Tuesday, May 16, 2006

Size bias

An interesting study by the Rudd Center for Food Policy and Obesity at Yale University showed that:

Nearly half the respondents of their online survey on obesity said they'd rather give up a year of their life than be fat. Many of them also said they'd rather walk away from their marriage, give up the possibility of having children, be depressed or become alcoholic rather than be obese.

Five percent said they'd rather lose a limb than get fat, while 4 percent said they'd rather be blind than be overweight.


I have battled a terrible self-image for most of my life. At some point in my childhood it occurred to me that although I was extremely bright and talented, I was a disappointment to everyone in my life because I was fat. This warped view of myself has, to some degree, clouded literally every adult relationship I have ever had. No matter how well-adjusted I have become, I can't make that little voice go away, the one that tells me to be as inconspicuous as possible, to hide, to enter a room quietly with my gaze averted because the first thing anyone will think of me is, Wow, she's fat.

It matters not that I've become a very accomplished musician. My IQ score is irrelevant if I'm ugly.

I love the magazine InStyle; fashion and design are fun and I like to see what's out there. I can never wear anything in there, however, because I'm four-foot-eleven (yes, that's what they measured me at when I was in the hospital last week) and I weigh somewhere in the vicinity of 200 pounds. They don't make pretty stuff that I can wear and feel comfortable in... hence, I wear t-shirts and stretchy jeans.

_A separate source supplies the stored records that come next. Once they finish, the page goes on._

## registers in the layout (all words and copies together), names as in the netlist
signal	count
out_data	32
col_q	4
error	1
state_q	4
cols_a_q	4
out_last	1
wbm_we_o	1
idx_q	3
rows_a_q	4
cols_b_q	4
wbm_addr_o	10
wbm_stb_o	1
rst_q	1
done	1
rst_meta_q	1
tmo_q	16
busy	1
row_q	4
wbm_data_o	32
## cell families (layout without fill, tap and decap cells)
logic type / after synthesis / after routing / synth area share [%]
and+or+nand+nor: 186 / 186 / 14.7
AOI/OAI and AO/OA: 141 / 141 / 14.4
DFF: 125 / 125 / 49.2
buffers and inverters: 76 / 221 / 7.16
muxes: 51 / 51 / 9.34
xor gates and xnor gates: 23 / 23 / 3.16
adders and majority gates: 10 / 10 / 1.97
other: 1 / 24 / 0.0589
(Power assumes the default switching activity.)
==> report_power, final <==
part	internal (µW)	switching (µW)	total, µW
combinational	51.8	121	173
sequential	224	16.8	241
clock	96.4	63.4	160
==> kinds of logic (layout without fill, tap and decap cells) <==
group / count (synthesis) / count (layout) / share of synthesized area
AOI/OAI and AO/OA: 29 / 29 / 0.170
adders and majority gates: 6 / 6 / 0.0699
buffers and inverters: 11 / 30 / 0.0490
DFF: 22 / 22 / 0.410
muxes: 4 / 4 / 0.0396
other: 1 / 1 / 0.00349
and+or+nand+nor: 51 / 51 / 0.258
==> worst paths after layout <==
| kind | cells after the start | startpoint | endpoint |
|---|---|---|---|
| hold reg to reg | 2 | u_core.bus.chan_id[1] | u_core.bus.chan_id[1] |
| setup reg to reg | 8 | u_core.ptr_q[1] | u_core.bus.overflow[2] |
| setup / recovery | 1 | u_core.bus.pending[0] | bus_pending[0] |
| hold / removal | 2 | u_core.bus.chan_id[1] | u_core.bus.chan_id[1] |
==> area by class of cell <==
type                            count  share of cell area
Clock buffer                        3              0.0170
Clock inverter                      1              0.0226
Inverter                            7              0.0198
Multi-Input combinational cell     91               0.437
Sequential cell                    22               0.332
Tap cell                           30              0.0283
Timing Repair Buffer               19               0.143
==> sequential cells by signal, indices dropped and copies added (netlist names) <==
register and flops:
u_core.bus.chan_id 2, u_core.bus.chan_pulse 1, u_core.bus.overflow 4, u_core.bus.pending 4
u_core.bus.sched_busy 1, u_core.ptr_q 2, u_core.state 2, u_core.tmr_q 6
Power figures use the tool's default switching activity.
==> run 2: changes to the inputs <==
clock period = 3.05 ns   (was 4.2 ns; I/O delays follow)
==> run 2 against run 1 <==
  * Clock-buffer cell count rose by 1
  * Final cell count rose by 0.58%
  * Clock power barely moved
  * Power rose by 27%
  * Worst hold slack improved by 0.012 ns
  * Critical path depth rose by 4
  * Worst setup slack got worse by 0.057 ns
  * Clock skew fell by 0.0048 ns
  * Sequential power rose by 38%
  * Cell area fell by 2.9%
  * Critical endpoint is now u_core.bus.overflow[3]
==> config.mk <==
export PLATFORM = sky130hd
export DESIGN_NAME = accel_mem_arbiter
export DESIGN_NICKNAME = d
export VERILOG_FILES = /design/src/rtl/accel_mem_arbiter.sv
export SDC_FILE = /design/constraint.sdc
export NUM_CORES = 1
export LEC_CHECK = 0
export CORE_AREA = 2 2 156 158
export CTS_CLUSTER_SIZE = 20
export DETAILED_ROUTE_END_ITERATION = 10
export DIE_AREA = 0 0 158 160
export PLACE_DENSITY_LB_ADDON = 0.08
export SLEW_MARGIN = 15
export SYNTH_ARGS = -nofsm -noshare
export SYNTH_HDL_FRONTEND = slang
export SYNTH_SLANG_ARGS = --single-unit
export TNS_END_PERCENT = 30
==> constraint.sdc <==
create_clock -name clk -period 2.98 [get_ports clk]
set_input_delay 0.596 -clock clk [delete_from_list [all_inputs] [get_ports clk]]
set_output_delay 0.596 -clock clk [all_outputs]
set_load 0.01 [all_outputs]
==> src/rtl/accel_mem_arbiter.sv <==
// Round-robin arbiter serialising N engine memory transactions onto one port; grant is registered one edge after the request.
// Requesters simply wait while not granted; a 00 gap cycle follows every grant, and a watchdog aborts hung grants.
module accel_mem_arbiter #(
  parameter int N       = 4,
  parameter int TIMEOUT = 255
) (
  input  logic                 clk,
  input  logic                 reset,
  input  logic [2*N-1:0]       req_op,
  input  logic [32*N-1:0]      req_addr,
  input  logic [32*N-1:0]      req_wdata,
  output logic [31:0]          req_rdata,
  output logic [N-1:0]         req_opdone,
  output logic [1:0]           mem_operation,
  output logic [31:0]          mem_addr,
  output logic [31:0]          mem_wdata,
  input  logic [31:0]          mem_rdata,
  input  logic                 mem_opdone,
  output logic [$clog2(N)-1:0] grant_id,
  output logic                 busy,
  output logic                 timeout_err
);
  localparam int GW = $clog2(N);

  typedef enum logic {
    IDLE  = 1'b0,
    GRANT = 1'b1
  } state_t;

  state_t          state_q, state_d;
  logic [GW-1:0]   ptr_q, ptr_d;
  logic [GW-1:0]   grant_id_q, grant_id_d;
  logic [1:0]      mem_operation_q, mem_operation_d;
  logic [31:0]     mem_addr_q, mem_addr_d;
  logic [31:0]     mem_wdata_q, mem_wdata_d;
  logic [15:0]     wdog_q, wdog_d;
  logic            timeout_err_q, timeout_err_d;

  logic [GW-1:0]   sel;
  logic            found;
  logic [1:0]      g_op;
  logic [31:0]     g_addr;
  logic [31:0]     g_wdata;
  logic            expire;

  assign g_op    = req_op[2*int'(grant_id_q) +: 2];
  assign g_addr  = req_addr[32*int'(grant_id_q) +: 32];
  assign g_wdata = req_wdata[32*int'(grant_id_q) +: 32];

  // Watchdog fires on the TIMEOUT-th consecutive GRANT cycle without completion.
  assign expire = ({1'b0, wdog_q} + 17'd1) >= 17'(TIMEOUT);

  // Round-robin search starting just after the last served index.
  always_comb begin
    found = 1'b0;
    sel   = '0;
    for (int k = 1; k <= N; k++) begin
      if (!found && req_op[2*((int'(ptr_q) + k) % N) +: 2] != 2'b00) begin
        found = 1'b1;
        sel   = GW'((int'(ptr_q) + k) % N);
      end
    end
  end

  always_ff @(posedge clk or negedge reset) begin
    if (!reset) begin
      state_q         <= IDLE;
      ptr_q           <= GW'(N - 1);
      grant_id_q      <= '0;
      mem_operation_q <= 2'b00;
      mem_addr_q      <= '0;
      mem_wdata_q     <= '0;
      wdog_q          <= '0;
      timeout_err_q   <= 1'b0;
    end else begin
      state_q         <= state_d;
      ptr_q           <= ptr_d;
      grant_id_q      <= grant_id_d;
      mem_operation_q <= mem_operation_d;
      mem_addr_q      <= mem_addr_d;
      mem_wdata_q     <= mem_wdata_d;
      wdog_q          <= wdog_d;
      timeout_err_q   <= timeout_err_d;
    end
  end

  always_comb begin
    state_d         = state_q;
    ptr_d           = ptr_q;
    grant_id_d      = grant_id_q;
    mem_operation_d = mem_operation_q;
    mem_addr_d      = mem_addr_q;
    mem_wdata_d     = mem_wdata_q;
    wdog_d          = wdog_q;
    timeout_err_d   = 1'b0;
    case (state_q)
      IDLE: begin
        mem_operation_d = 2'b00;
        if (found) begin
          state_d         = GRANT;
          grant_id_d      = sel;
          mem_operation_d = req_op[2*int'(sel) +: 2];
          mem_addr_d      = req_addr[32*int'(sel) +: 32];
          mem_wdata_d     = req_wdata[32*int'(sel) +: 32];
          wdog_d          = '0;
        end
      end
      GRANT: begin
        mem_operation_d = g_op;
        mem_addr_d      = g_addr;
        mem_wdata_d     = g_wdata;
        wdog_d          = (wdog_q == 16'hFFFF) ? wdog_q : wdog_q + 16'd1;
        // Completion outranks both requester abort and watchdog expiry.
        if (mem_opdone || g_op == 2'b00) begin
          state_d         = IDLE;
          ptr_d           = grant_id_q;
          mem_operation_d = 2'b00;
        end else if (expire) begin
          state_d         = IDLE;
          ptr_d           = grant_id_q;
          mem_operation_d = 2'b00;
          timeout_err_d   = 1'b1;
        end
      end
    endcase
  end

  always_comb begin
    busy       = (state_q == GRANT);
    req_opdone = '0;
    if (state_q == GRANT && mem_opdone) begin
      req_opdone[grant_id_q] = 1'b1;
    end
  end

  assign req_rdata     = mem_rdata;
  assign mem_operation = mem_operation_q;
  assign mem_addr      = mem_addr_q;
  assign mem_wdata     = mem_wdata_q;
  assign grant_id      = grant_id_q;
  assign timeout_err   = timeout_err_q;

endmodule

-- Word-level counts from Yosys, hierarchy flattened
Index checks and enable logic that the tools add are counted.
- input bits: 299
- word-level logic and storage cells: 88
- register bits after elaboration: 88
- $add $sub $neg: 6
- magnitude comparators: 3
- bitwise operators: 5
- eq/ne operators: 3
- mux-type cells: 31
- reduce and logical (&&, ||, !) cells: 22
- shift operators: 10
- operators with widths (kind ; count):
    variable part select 128 x 8 -> 32 bit ; 4
    case mux 32 bit (2 select lines) ; 2
    2-to-1 mux 32 bit ; 2
    variable part select 8 x 4 -> 2 bit ; 6
    2-to-1 mux 16 bit ; 2
    case mux 16 bit (2 select lines) ; 1
    2-to-1 mux 2 bit ; 9
    adder 16 x 1 -> 17 bit (second input constant) ; 1
    >= comparator 17 x 8 -> 1 bit (second input constant) ; 1
    adder 16 x 1 -> 16 bit (second input constant) ; 1
    equality test 16 bit (second input constant) ; 1
    2-to-1 mux 1 bit ; 11
    nonzero test 2 bit ; 5
    OR reduction 2 bit ; 4
    AND reduction 2 bit ; 3
    logical AND 1 bit ; 5
    adder 2 x 1 -> 2 bit (second input constant) ; 2
    adder 2 bit (second input constant) ; 2
    AND 1 bit (first input constant) ; 4
    2-to-1 mux 4 bit ; 1
    != test 2 bit (second input constant) ; 2
    case mux 2 bit (2 select lines) ; 1
    zero test 1 bit ; 3
    < comparator 2 x 3 -> 1 bit (second input constant) ; 1
    6 further kinds ; 6

-- Depth between registers and ports, before layout
Gate-level depths: netlist of the first run.
- depth in word-level cells: 18
- mapped depth: 8
- gate-level depth less buffers: 8

-- Least setup slack after synthesis of the first run
Ideal clock, no wire load.
- path kind: register -> register
- start: reg wdog_q[0]
- end: reg ptr_q[0]
- data arrival time: 2.253 ns
- stages on the path, launching flop included: 9
- path buffers: 1
- path slack: 0.642 ns
- cell sequence: dfrtp_1 > ha_1 > buf_2 > inv_1 > nor4_2 > mux2i_1 > o311ai_2 > o41ai_4 > mux2_1
- longest elaborated chain between the ends: 4
- ends and longest elaborated chain (item ; RTL line ; source):
    from (decl) ; 36 ; logic [15:0] wdog_q, wdog_d;
    from (signal assigned) ; 82 ; wdog_q <= wdog_d;
    adder 16 x 1 -> 17 bit ; 51 ; assign expire = ({1'b0, wdog_q} + 17'd1) >= 17'(TIMEOUT);
    >= comparator 17 x 8 -> 1 bit ; 51 ;
    nonzero test 2 bit (no source line) ; - ;
    AND reduction 2 bit (no source line) ; - ;
    to (signal assigned) ; 68 ; ptr_q <= GW'(N - 1);
    to (signal assigned) ; 77 ; ptr_q <= ptr_d;
    to (decl) ; 31 ; logic [GW-1:0] ptr_q, ptr_d;
No other way between the ends.
A chain may end at the register's enable or synchronous reset.

-- Worst setup path after layout of the first run
- start: reg state_q, in the netlist busy
- end: out req_opdone[1]
- longest elaborated chain between the ends: 2
- ends and longest elaborated chain (item ; RTL line ; source):
    from (decl) ; 30 ; state_t state_q, state_d;
    from (signal assigned) ; 76 ; state_q <= state_d;
    logical AND 1 bit ; 131 ; if (state_q == GRANT && mem_opdone) begin
    2-to-1 mux 4 bit ; 131 ;
    to (decl) ; 13 ; output logic [N-1:0] req_opdone,
No other way between the ends.

==> results of run 1 <==
-- synthesized netlist by cell type, drive strengths merged (2+ instances only) --
master  count  area (sq um)
mux2i     135          1351
dfrtp      86          2152
nand2      83         314.1
o221ai     68         601.8
buf        60         415.4
o21ai      23         118.9
nor2       19         73.82
clkbuf     16         60.06
nand3      14         95.09
nor3        6         30.03
o31ai       5         37.54
a21oi       4         20.02
nand4       4         40.04
o21a        4         30.03
o41ai       4         72.57
and2        3         18.77
inv         3         11.26
nor2b       3         18.77
nor4        3         46.29
xnor2       3         26.28
xor2        3         26.28
a31oi       2         12.51
a32o        2         20.02
dfstp       2         52.55
ha          2         25.02
mux2        2         22.52
mux4        2         45.04
o311ai      2         32.53
or2         2         12.52
-- path summary, 6_finish.rpt --
kind	from	endpoint	slack, ns	depth (start not counted)
min in group clk	mem_wdata[23]	mem_wdata[23]	0.48	2
worst max-delay path	busy	req_opdone[1]	0.44	3
worst min-delay path	reset	timeout_err	0.22	1
max in group asynchronous	reset	mem_wdata[22]	2.05	2
worst min register to register	mem_wdata[23]	mem_wdata[23]	0.48	2
worst max register to register	wdog_q[2]	ptr_q[1]	0.53	6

My best friend works in the fashion industry and tries to help me find pretty things to wear, but she has also come to see that the scales are far-and-away tipped away from me. The plus-size section of the store (why do we merit a separate section? nobody else has to creep in shame to the back corner of the store to buy clothes) is full of styles that are totally different from those cute things in the "better" sections of the store... totally different, and totally ugly.

The thing is, I know that many of those cuter lines of clothing actually do now run into larger sizes, but stores won't stock them. Why, I haven't a clue. They'd certainly get a lot more of my business.

Any-hoo, back to the size-bias issue.

I think it's a sad thing indeed that people of girth aren't people of worth. I am also a little distressed that we're somehow "classifying" imperfections; people who are fat are worse off than blind people, etc. It's ridiculous. When are we going to stop this and start just seeing people as people, regardless of their differences?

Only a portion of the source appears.